Data excerpts
--- src/hw/rtl/ebtc_pkg.sv ---
// shared types, constants and a helper function for the ext2 block type classifier
package ebtc_pkg;

  // field widths
  localparam int unsigned ADDR_W   = 64;
  localparam int unsigned BLK_W    = 32;
  localparam int unsigned BPG_W    = 20;
  localparam int unsigned META_W   = 16;
  localparam int unsigned GCNT_W   = 25;
  localparam int unsigned SHIFT_W  = 5;
  localparam int unsigned GRP_W    = 24;
  localparam int unsigned OFF_W    = 19;
  localparam int unsigned KIND_W   = 3;
  localparam int unsigned CFG_IDX_W  = 3;
  localparam int unsigned CFG_DATA_W = 25;

  // register reset values and clamps
  localparam logic [BPG_W-1:0]   BPG_MAX    = 20'd524288;
  localparam logic [GCNT_W-1:0]  GCNT_MAX   = 25'd16777216;
  localparam logic               FDB_RST    = 1'b1;
  localparam logic [BPG_W-1:0]   BPG_RST    = 20'd8192;
  localparam logic [META_W-1:0]  BMS_RST    = 16'd3;
  localparam logic [META_W-1:0]  ITB_RST    = 16'd256;
  localparam logic [GCNT_W-1:0]  GCNT_RST   = 25'd1;
  localparam logic [SHIFT_W-1:0] SHIFT_RST  = 5'd10;

  // configuration register indexes
  localparam logic [CFG_IDX_W-1:0] REG_FIRST_DATA_BLOCK   = 3'd0;
  localparam logic [CFG_IDX_W-1:0] REG_BLOCKS_PER_GROUP   = 3'd1;
  localparam logic [CFG_IDX_W-1:0] REG_BACKUP_META_START  = 3'd2;
  localparam logic [CFG_IDX_W-1:0] REG_INODE_TABLE_BLOCKS = 3'd3;
  localparam logic [CFG_IDX_W-1:0] REG_GROUP_COUNT        = 3'd4;
  localparam logic [CFG_IDX_W-1:0] REG_BLOCK_SHIFT        = 3'd5;

  // operation codes
  localparam logic OP_BYTE_OFFSET  = 1'b0;
  localparam logic OP_BLOCK_NUMBER = 1'b1;

  // block kinds
  typedef enum logic [KIND_W-1:0] {
    KIND_BOOT    = 3'd0,
    KIND_SUPER   = 3'd1,
    KIND_DESC    = 3'd2,
    KIND_BBITMAP = 3'd3,
    KIND_IBITMAP = 3'd4,
    KIND_ITABLE  = 3'd5,
    KIND_DATA    = 3'd6
  } kind_t;

  // sequencer states
  typedef enum logic [2:0] {
    ST_IDLE,
    ST_START,
    ST_DIV,
    ST_CLASS,
    ST_OUT
  } state_t;

  // powers of 3, 5 and 7 below 2^24 (sparse superblock backup groups)
  localparam int unsigned POW_N = 33;
  localparam logic [GRP_W-1:0] POW_TAB [POW_N] = '{
    24'd3, 24'd9, 24'd27, 24'd81, 24'd243, 24'd729, 24'd2187, 24'd6561,
    24'd19683, 24'd59049, 24'd177147, 24'd531441, 24'd1594323, 24'd4782969,
    24'd14348907,
    24'd5, 24'd25, 24'd125, 24'd625, 24'd3125, 24'd15625, 24'd78125,
    24'd390625, 24'd1953125, 24'd9765625,
    24'd7, 24'd49, 24'd343, 24'd2401, 24'd16807, 24'd117649, 24'd823543,
    24'd5764801
  };

  // group carries a superblock backup: 0, 1 or a power of 3, 5 or 7
  function automatic logic is_sparse(input logic [GRP_W-1:0] g);
    logic hit;
    hit = (g == 24'd0) || (g == 24'd1);
    for (int i = 0; i < POW_N; i++) begin
      hit = hit | (g == POW_TAB[i]);
    end
    return hit;
  endfunction

endpackage

--- src/hw/rtl/ebtc_in_if.sv ---
// input channel: addressing mode and disk address
interface ebtc_in_if;
  logic                            valid;
  logic                            ready;
  logic                            operation;
  logic [ebtc_pkg::ADDR_W-1:0]     disk_address;

  modport source (output valid, output operation, output disk_address, input ready);
  modport sink   (input valid, input operation, input disk_address, output ready);
endinterface

--- src/hw/rtl/ebtc_out_if.sv ---
// result channel: block classification
interface ebtc_out_if;
  logic                            valid;
  logic                            ready;
  logic [ebtc_pkg::KIND_W-1:0]     block_kind;
  logic                            invalid;
  logic [ebtc_pkg::BLK_W-1:0]      block_number;
  logic [ebtc_pkg::GRP_W-1:0]      group_index;
  logic [ebtc_pkg::OFF_W-1:0]      offset_in_group;
  logic                            is_backup;

  modport source (output valid, output block_kind, output invalid, output block_number,
                  output group_index, output offset_in_group, output is_backup,
                  input ready);
  modport sink   (input valid, input block_kind, input invalid, input block_number,
                  input group_index, input offset_in_group, input is_backup,
                  output ready);
endinterface

--- src/hw/rtl/ebtc_div.sv ---
// radix-2 restoring divider, one quotient bit per cycle
module ebtc_div (
  input  logic                          clk,
  input  logic                          rst_n,
  input  logic                          start,
  input  logic [ebtc_pkg::BLK_W-1:0]    dividend,
  input  logic [ebtc_pkg::BPG_W-1:0]    divisor,
  output logic                          done,
  output logic [ebtc_pkg::BLK_W-1:0]    quotient,
  output logic [ebtc_pkg::BPG_W-1:0]    remainder
);

  logic [ebtc_pkg::BLK_W-1:0] dvd_r, dvd_nxt;
  logic [ebtc_pkg::BPG_W-1:0] rem_r, rem_nxt;
  logic [ebtc_pkg::BPG_W-1:0] dvsr_r;
  logic [4:0]                 cnt_r;
  logic                       busy_r;
  logic                       done_r;
  logic [ebtc_pkg::BPG_W:0]   rem_sh;
  logic [ebtc_pkg::BPG_W+1:0] diff;
  logic                       fits;

  // shared subtract and compare step
  always_comb begin
    rem_sh  = {rem_r, dvd_r[ebtc_pkg::BLK_W-1]};
    diff    = {1'b0, rem_sh} - {2'b00, dvsr_r};
    fits    = ~diff[ebtc_pkg::BPG_W+1];
    rem_nxt = fits ? diff[ebtc_pkg::BPG_W-1:0] : rem_sh[ebtc_pkg::BPG_W-1:0];
    dvd_nxt = {dvd_r[ebtc_pkg::BLK_W-2:0], fits};
  end

  // control: count 32 steps after start
  always_ff @(posedge clk) begin
    if (!rst_n) begin
      busy_r <= 1'b0;
      done_r <= 1'b0;
      cnt_r  <= '0;
    end else begin
      done_r <= 1'b0;
      if (start) begin
        busy_r <= 1'b1;
        cnt_r  <= 5'd31;
      end else if (busy_r) begin
        cnt_r <= cnt_r - 5'd1;
        if (cnt_r == 5'd0) begin
          busy_r <= 1'b0;
          done_r <= 1'b1;
        end
      end
    end
  end

  // datapath: partial remainder and dividend/quotient shift register
  always_ff @(posedge clk) begin
    if (start) begin
      dvd_r  <= dividend;
      rem_r  <= '0;
      dvsr_r <= divisor;
    end else if (busy_r) begin
      dvd_r <= dvd_nxt;
      rem_r <= rem_nxt;
    end
  end

  assign done      = done_r;
  assign quotient  = dvd_r;
  assign remainder = rem_r;

endmodule

--- src/hw/rtl/ext2_block_type_classifier.sv ---
// top level of the ext2 block type classifier
//
// in_chan carries one transaction per address: operation 0 treats disk_address
// as a byte offset and shifts it right by block_shift, operation 1 takes it as
// a block number. out_chan returns exactly one classification per input: block
// kind, invalid flag, block number, group index, offset in group and backup flag.
// Registers are written through cfg_we / cfg_index / cfg_wdata; the user must
// write them only while idle, which the block itself does not enforce. Writes
// to an index above 5 are ignored. One address is handled at a time: after the
// input transaction the sequencer starts the divider, the bit-serial divider
// computes group and offset, and after its completion a classify step loads
// the result into the output register. in_chan.ready is high only while idle,
// so a new transaction is taken only after the previous result has been taken.
// A stalled receiver holds the result in the output register and the block
// takes no new input until the result is taken.
// Synchronous reset loads the register defaults and returns to idle.
module ext2_block_type_classifier (
  input  logic                               clk,
  input  logic                               rst_n,
  input  logic                               cfg_we,
  input  logic [ebtc_pkg::CFG_IDX_W-1:0]     cfg_index,
  input  logic [ebtc_pkg::CFG_DATA_W-1:0]    cfg_wdata,
  ebtc_in_if.sink                            in_chan,
  ebtc_out_if.source                         out_chan
);

  ebtc_pkg::state_t state_r, state_nxt;

  // configuration registers
  logic                             fdb_r;
  logic [ebtc_pkg::BPG_W-1:0]       bpg_r;
  logic [ebtc_pkg::META_W-1:0]      bms_r;
  logic [ebtc_pkg::META_W-1:0]      itb_r;
  logic [ebtc_pkg::GCNT_W-1:0]      gcnt_r;
  logic [ebtc_pkg::SHIFT_W-1:0]     shift_r;

  // working registers
  logic [ebtc_pkg::BLK_W-1:0]       blk_r;
  logic [ebtc_pkg::KIND_W-1:0]      kind_r;
  logic                             inval_r;
  logic [ebtc_pkg::GRP_W-1:0]       grp_r;
  logic [ebtc_pkg::OFF_W-1:0]       off_r;
  logic                             backup_r;

  logic                             in_ready;
  logic                             out_valid;
  logic                             div_start;
  logic                             div_done;
  logic [ebtc_pkg::BLK_W-1:0]       div_q;
  logic [ebtc_pkg::BPG_W-1:0]       div_r;
  logic [ebtc_pkg::ADDR_W-1:0]      addr_sh;
  logic [ebtc_pkg::BLK_W-1:0]       blk_in;
  logic [ebtc_pkg::BLK_W-1:0]       rel;
  logic [ebtc_pkg::BPG_W-1:0]       bpg_eff;
  logic [ebtc_pkg::GCNT_W-1:0]      gcnt_eff;
  logic                             in_acc;
  logic                             out_acc;

  // classification results
  logic [ebtc_pkg::KIND_W-1:0]      kind_c;
  logic                             inval_c;
  logic [ebtc_pkg::GRP_W-1:0]       grp_c;
  logic [ebtc_pkg::OFF_W-1:0]       off_c;
  logic                             backup_c;

  assign in_acc  = in_chan.valid && in_ready;
  assign out_acc = out_valid && out_chan.ready;

  // configuration writes
  always_ff @(posedge clk) begin
    if (!rst_n) begin
      fdb_r   <= ebtc_pkg::FDB_RST;
      bpg_r   <= ebtc_pkg::BPG_RST;
      bms_r   <= ebtc_pkg::BMS_RST;
      itb_r   <= ebtc_pkg::ITB_RST;
      gcnt_r  <= ebtc_pkg::GCNT_RST;
      shift_r <= ebtc_pkg::SHIFT_RST;
    end else if (cfg_we) begin
      case (cfg_index)
        ebtc_pkg::REG_FIRST_DATA_BLOCK:   fdb_r   <= cfg_wdata[0];
        ebtc_pkg::REG_BLOCKS_PER_GROUP:   bpg_r   <= cfg_wdata[ebtc_pkg::BPG_W-1:0];
        ebtc_pkg::REG_BACKUP_META_START:  bms_r   <= cfg_wdata[ebtc_pkg::META_W-1:0];
        ebtc_pkg::REG_INODE_TABLE_BLOCKS: itb_r   <= cfg_wdata[ebtc_pkg::META_W-1:0];
        ebtc_pkg::REG_GROUP_COUNT:        gcnt_r  <= cfg_wdata[ebtc_pkg::GCNT_W-1:0];
        ebtc_pkg::REG_BLOCK_SHIFT:        shift_r <= cfg_wdata[ebtc_pkg::SHIFT_W-1:0];
        default: ;
      endcase
    end
  end

  // clamped group size and group count
  always_comb begin
    if (bpg_r == '0) begin
      bpg_eff = ebtc_pkg::BPG_W'(1);
    end else if (bpg_r > ebtc_pkg::BPG_MAX) begin
      bpg_eff = ebtc_pkg::BPG_MAX;
    end else begin
      bpg_eff = bpg_r;
    end
    gcnt_eff = (gcnt_r > ebtc_pkg::GCNT_MAX) ? ebtc_pkg::GCNT_MAX : gcnt_r;
  end

  // byte offset to block number
  always_comb begin
    addr_sh = in_chan.disk_address >> shift_r;
    if (in_chan.operation == ebtc_pkg::OP_BLOCK_NUMBER) begin
      blk_in = in_chan.disk_address[ebtc_pkg::BLK_W-1:0];
    end else begin
      blk_in = addr_sh[ebtc_pkg::BLK_W-1:0];
    end
  end

  always_ff @(posedge clk) begin
    if (in_acc) begin
      blk_r <= blk_in;
    end
  end

  // block number relative to group zero
  assign rel = blk_r - {{(ebtc_pkg::BLK_W-1){1'b0}}, fdb_r};

  ebtc_div u_div (
    .clk       (clk),
    .rst_n     (rst_n),
    .start     (div_start),
    .dividend  (rel),
    .divisor   (bpg_eff),
    .done      (div_done),
    .quotient  (div_q),
    .remainder (div_r)
  );

  // classify the offset against the group layout
  always_comb begin
    logic                           is_boot;
    logic                           in_range;
    logic                           sparse;
    logic [ebtc_pkg::OFF_W-1:0]     off;
    logic [ebtc_pkg::OFF_W-1:0]     rem;
    logic [ebtc_pkg::OFF_W-1:0]     itb_lim;
    is_boot  = fdb_r && (blk_r == '0);
    in_range = div_q < {{(ebtc_pkg::BLK_W-ebtc_pkg::GCNT_W){1'b0}}, gcnt_eff};
    sparse   = ebtc_pkg::is_sparse(div_q[ebtc_pkg::GRP_W-1:0]);
    off      = div_r[ebtc_pkg::OFF_W-1:0];
    itb_lim  = {3'b000, itb_r} + ebtc_pkg::OFF_W'(2);
    rem      = off;
    kind_c   = ebtc_pkg::KIND_BOOT;
    inval_c  = 1'b0;
    backup_c = 1'b0;
    grp_c    = div_q[ebtc_pkg::GRP_W-1:0];
    off_c    = off;
    if (is_boot) begin
      grp_c = '0;
      off_c = '0;
    end else if (!in_range) begin
      inval_c = 1'b1;
      if (div_q[ebtc_pkg::BLK_W-1:ebtc_pkg::GRP_W] != '0) begin
        grp_c = '1;
      end
    end else begin
      backup_c = sparse;
      if (sparse && (off == '0)) begin
        kind_c = ebtc_pkg::KIND_SUPER;
      end else if (sparse && (off < {3'b000, bms_r})) begin
        kind_c = ebtc_pkg::KIND_DESC;
      end else begin
        if (sparse) begin
          rem = off - {3'b000, bms_r};
        end
        if (rem == '0) begin
          kind_c = ebtc_pkg::KIND_BBITMAP;
        end else if (rem == ebtc_pkg::OFF_W'(1)) begin
          kind_c = ebtc_pkg::KIND_IBITMAP;
        end else if (rem < itb_lim) begin
          kind_c = ebtc_pkg::KIND_ITABLE;
        end else if ({1'b0, rem} < bpg_eff) begin
          kind_c = ebtc_pkg::KIND_DATA;
        end else begin
          inval_c = 1'b1;
        end
      end
    end
  end

  // output register
  always_ff @(posedge clk) begin
    if (state_r == ebtc_pkg::ST_CLASS) begin
      kind_r   <= kind_c;
      inval_r  <= inval_c;
      grp_r    <= grp_c;
      off_r    <= off_c;
      backup_r <= backup_c;
    end
  end

  // sequencer state register
  always_ff @(posedge clk) begin
    if (!rst_n) begin
      state_r <= ebtc_pkg::ST_IDLE;
    end else begin
      state_r <= state_nxt;
    end
  end

  // next state
  always_comb begin
    state_nxt = state_r;
    case (state_r)
      ebtc_pkg::ST_IDLE:  if (in_acc) state_nxt = ebtc_pkg::ST_START;
      ebtc_pkg::ST_START: state_nxt = ebtc_pkg::ST_DIV;
      ebtc_pkg::ST_DIV:   if (div_done) state_nxt = ebtc_pkg::ST_CLASS;
      ebtc_pkg::ST_CLASS: state_nxt = ebtc_pkg::ST_OUT;
      ebtc_pkg::ST_OUT:   if (out_acc) state_nxt = ebtc_pkg::ST_IDLE;
      default:            state_nxt = ebtc_pkg::ST_IDLE;
    endcase
  end

  // state outputs
  always_comb begin
    in_ready  = 1'b0;
    out_valid = 1'b0;
    div_start = 1'b0;
    case (state_r)
      ebtc_pkg::ST_IDLE:  in_ready  = 1'b1;
      ebtc_pkg::ST_START: div_start = 1'b1;
      ebtc_pkg::ST_OUT:   out_valid = 1'b1;
      default: ;
    endcase
  end

  assign in_chan.ready            = in_ready;
  assign out_chan.valid           = out_valid;
  assign out_chan.block_kind      = kind_r;
  assign out_chan.invalid         = inval_r;
  assign out_chan.block_number    = blk_r;
  assign out_chan.group_index     = grp_r;
  assign out_chan.offset_in_group = off_r;
  assign out_chan.is_backup       = backup_r;

endmodule
--- src/flat_wrapper.sv ---
// flat-port wrapper written by rule: the top's interface ports become plain ports
module ext2_block_type_classifier_flat 
  (clk, rst_n, cfg_we, cfg_index, cfg_wdata, in_chan_valid, in_chan_operation, in_chan_disk_address, in_chan_ready, out_chan_valid, out_chan_block_kind, out_chan_invalid, out_chan_block_number, out_chan_group_index, out_chan_offset_in_group, out_chan_is_backup, out_chan_ready);
  ebtc_in_if in_chan_i ();
  ebtc_out_if out_chan_i ();
  input  logic clk;
  input  logic rst_n;
  input  logic cfg_we;
  input  logic [ebtc_pkg::CFG_IDX_W-1:0] cfg_index;
  input  logic [ebtc_pkg::CFG_DATA_W-1:0] cfg_wdata;
  input wire logic [$bits(in_chan_i.valid)-1:0] in_chan_valid;
  input wire logic [$bits(in_chan_i.operation)-1:0] in_chan_operation;
  input wire logic [$bits(in_chan_i.disk_address)-1:0] in_chan_disk_address;
  output wire logic [$bits(in_chan_i.ready)-1:0] in_chan_ready;
  output wire logic [$bits(out_chan_i.valid)-1:0] out_chan_valid;
  output wire logic [$bits(out_chan_i.block_kind)-1:0] out_chan_block_kind;
  output wire logic [$bits(out_chan_i.invalid)-1:0] out_chan_invalid;
  output wire logic [$bits(out_chan_i.block_number)-1:0] out_chan_block_number;
  output wire logic [$bits(out_chan_i.group_index)-1:0] out_chan_group_index;
  output wire logic [$bits(out_chan_i.offset_in_group)-1:0] out_chan_offset_in_group;
  output wire logic [$bits(out_chan_i.is_backup)-1:0] out_chan_is_backup;
  input wire logic [$bits(out_chan_i.ready)-1:0] out_chan_ready;
  assign in_chan_i.valid = in_chan_valid;
  assign in_chan_i.operation = in_chan_operation;
  assign in_chan_i.disk_address = in_chan_disk_address;
  assign in_chan_ready = in_chan_i.ready;
  assign out_chan_valid = out_chan_i.valid;
  assign out_chan_block_kind = out_chan_i.block_kind;
  assign out_chan_invalid = out_chan_i.invalid;
  assign out_chan_block_number = out_chan_i.block_number;
  assign out_chan_group_index = out_chan_i.group_index;
  assign out_chan_offset_in_group = out_chan_i.offset_in_group;
  assign out_chan_is_backup = out_chan_i.is_backup;
  assign out_chan_i.ready = out_chan_ready;
  ext2_block_type_classifier u_core (.clk(clk), .rst_n(rst_n), .cfg_we(cfg_we), .cfg_index(cfg_index), .cfg_wdata(cfg_wdata), .in_chan(in_chan_i), .out_chan(out_chan_i));
endmodule
--- config.mk ---
export PLATFORM = sky130hd
export DESIGN_NAME = ext2_block_type_classifier_flat
export DESIGN_NICKNAME = d
export VERILOG_FILES = /design/src/hw/rtl/ebtc_pkg.sv /design/src/hw/rtl/ebtc_in_if.sv /design/src/hw/rtl/ebtc_out_if.sv /design/src/hw/rtl/ebtc_div.sv /design/src/hw/rtl/ext2_block_type_classifier.sv /design/src/flat_wrapper.sv
export SDC_FILE = /design/constraint.sdc
export NUM_CORES = 1
export LEC_CHECK = 0
export CELL_PAD_IN_SITES_DETAIL_PLACEMENT = 0
export CELL_PAD_IN_SITES_GLOBAL_PLACEMENT = 1
export CORE_MARGIN = 2
export CORE_UTILIZATION = 54
export CTS_CLUSTER_SIZE = 25
export DETAILED_ROUTE_END_ITERATION = 12
export DONT_BUFFER_PORTS = 1
export GPL_TIMING_DRIVEN = 1
export HOLD_SLACK_MARGIN = 0.02
export PLACE_DENSITY = 0.95
export SETUP_SLACK_MARGIN = 0.1
export SKIP_CTS_REPAIR_TIMING = 1
export SLEW_MARGIN = 20
export SYNTH_ARGS = -nofsm -noshare
export SYNTH_HDL_FRONTEND = slang
export SYNTH_HIERARCHICAL = 1
export SYNTH_SLANG_ARGS = --single-unit
--- constraint.sdc ---
create_clock -name clk -period 10.4 [get_ports clk]
set_input_delay 0.52 -clock clk [delete_from_list [all_inputs] [get_ports clk]]
set_output_delay 0.52 -clock clk [all_outputs]
set_load 0.005 [all_outputs]
==> run summary, run 1 <==
area fraction of the dominant cell type after synthesis = 21.3%
number of synthesized register bits = 245
RSZ-0062 raised after global routing = false
worst vdd rail ir drop = 120 µV
largest area contributor in the netlist = sky130_fd_sc_hd__edfxtp_1
launching element type of the critical path = register
Clk pwr share = 27.3%
Cell Pwr Density = 181 mW/mm²
antenna violations before repair = 0
via total after detailed routing = 15996
placed instance count = 2491
wire length of the first global-routing pass = 82600 µm
Int Pwr = 2.23 mW
Final Cycle Share = 58.1%
final setup TNS = 0 ns
total power = 3.55 mW
critical path class = reg -> reg
share of total power in sequential cells = 35.9%
Max-slew headroom = 27.2%
final-report setup violation count = 0
placeable core region = 0.0337 mm²
clock slew at reported path FFs = 0.06 ns
critical-path maximum fanout = 5
total number of yosys warnings = 6
post-layout min period = 6.05 ns
die span in x = 190 µm
post-synthesis instance area = 0.0186 mm²
gate count after technology mapping = 2155
run status = finished clean
final wirelength = 52800 µm
DIE AREA = 0.0359 mm²
number of port buffers = 0
Clock Skews = 0.0103 ns
DRC errors left = 0
number of buffers on the longest clock path = 3
count of distinct cell types in the synthesized netlist = 105
final hold slack = 0.0756 ns
Initial DRT Pass Iterations = 5
GRT Residual Overflow = 0
combinational cell fraction of total power = 36.8%
max-slew violations = 0
vias in the first global route = 14986
Starting Density = 55.2%
critical path capture point type = register
most common cell after layout, fill and taps aside = sky130_fd_sc_hd__nand2_1
maximum number of pins on one net before global-route repair = 87
mean routed wirelength per cell = 20.8 µm
synthesized net count = 2354
number of flops mapped to enable cells by yosys = 132
Net count, final = 2271
clock latency at the later pin of the worst-skew pair = 0.56 ns
leakage power figure = 7.56 nW
path type of the worst min-delay path = in -> reg
syn_area_per_cell = 8.63 µm²
clock tree from TritonCTS = yes
Post-Place Worst Slack = 4.61 ns
cell types occupying the most area after synthesis = sky130_fd_sc_hd__edfxtp_1 (21%), sky130_fd_sc_hd__dfxtp_1 (12%), sky130_fd_sc_hd__nand2_1 (7.7%)
area after detailed placement = 0.0187 mm²
CTS Root Cell = sky130_fd_sc_hd__clkbuf_16
most common flop cell mapped by yosys = sky130_fd_sc_hd__edfxtp_1
Setup WS post-layout = 4.35 ns
fraction of synthesis flops using an asynchronous set or reset pin = 0%
NetSw = 1.32 mW
number of nets with antenna violations after detailed routing = 0
final design utilization = 58.2%
highest-count cells in the layout ignoring fill and taps = sky130_fd_sc_hd__nand2_1 (383), sky130_fd_sc_hd__nor2_1 (194), sky130_fd_sc_hd__edfxtp_1 (132)
timing-limited maximum frequency = 165 MHz
final hold viol count = 0
Worst-Margin Slew = 1.09 ns
post-route standard cell area excluding fillers = 0.0196 mm²
deepest level of the CTS H-tree = 1
DP Wirelength = 38900 µm
required time of the critical path = 10.82 ns
drt initial violations = 1804
height of the chip = 190 µm
weighted congestion reported at the end of routability-driven placement = 0.955
fraction of the yosys area taken by sequential cells = 33.5%
Sw Share = 37.1%
Max Cap Violations = 0
data arrival time of the critical path = 6.47 ns
number of buffers created by CTS = 27
Clock Sinks = 245
fin cells = 2541
fraction of layout instances using a drive strength above 1 = 10.2%
antenna diode count = 0
All-Layer GR Usage = 28.7%
post-DR vias/cell = 6.30
Std-Cell Rows = 67
Layout Area Growth over Synthesis = 5.47%
Boundary Pins = 180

TASK PROMPT: If a line in the entries above holds the word "most", count it; then report the total alone.

RESULT OF THIS EXERCISE: 3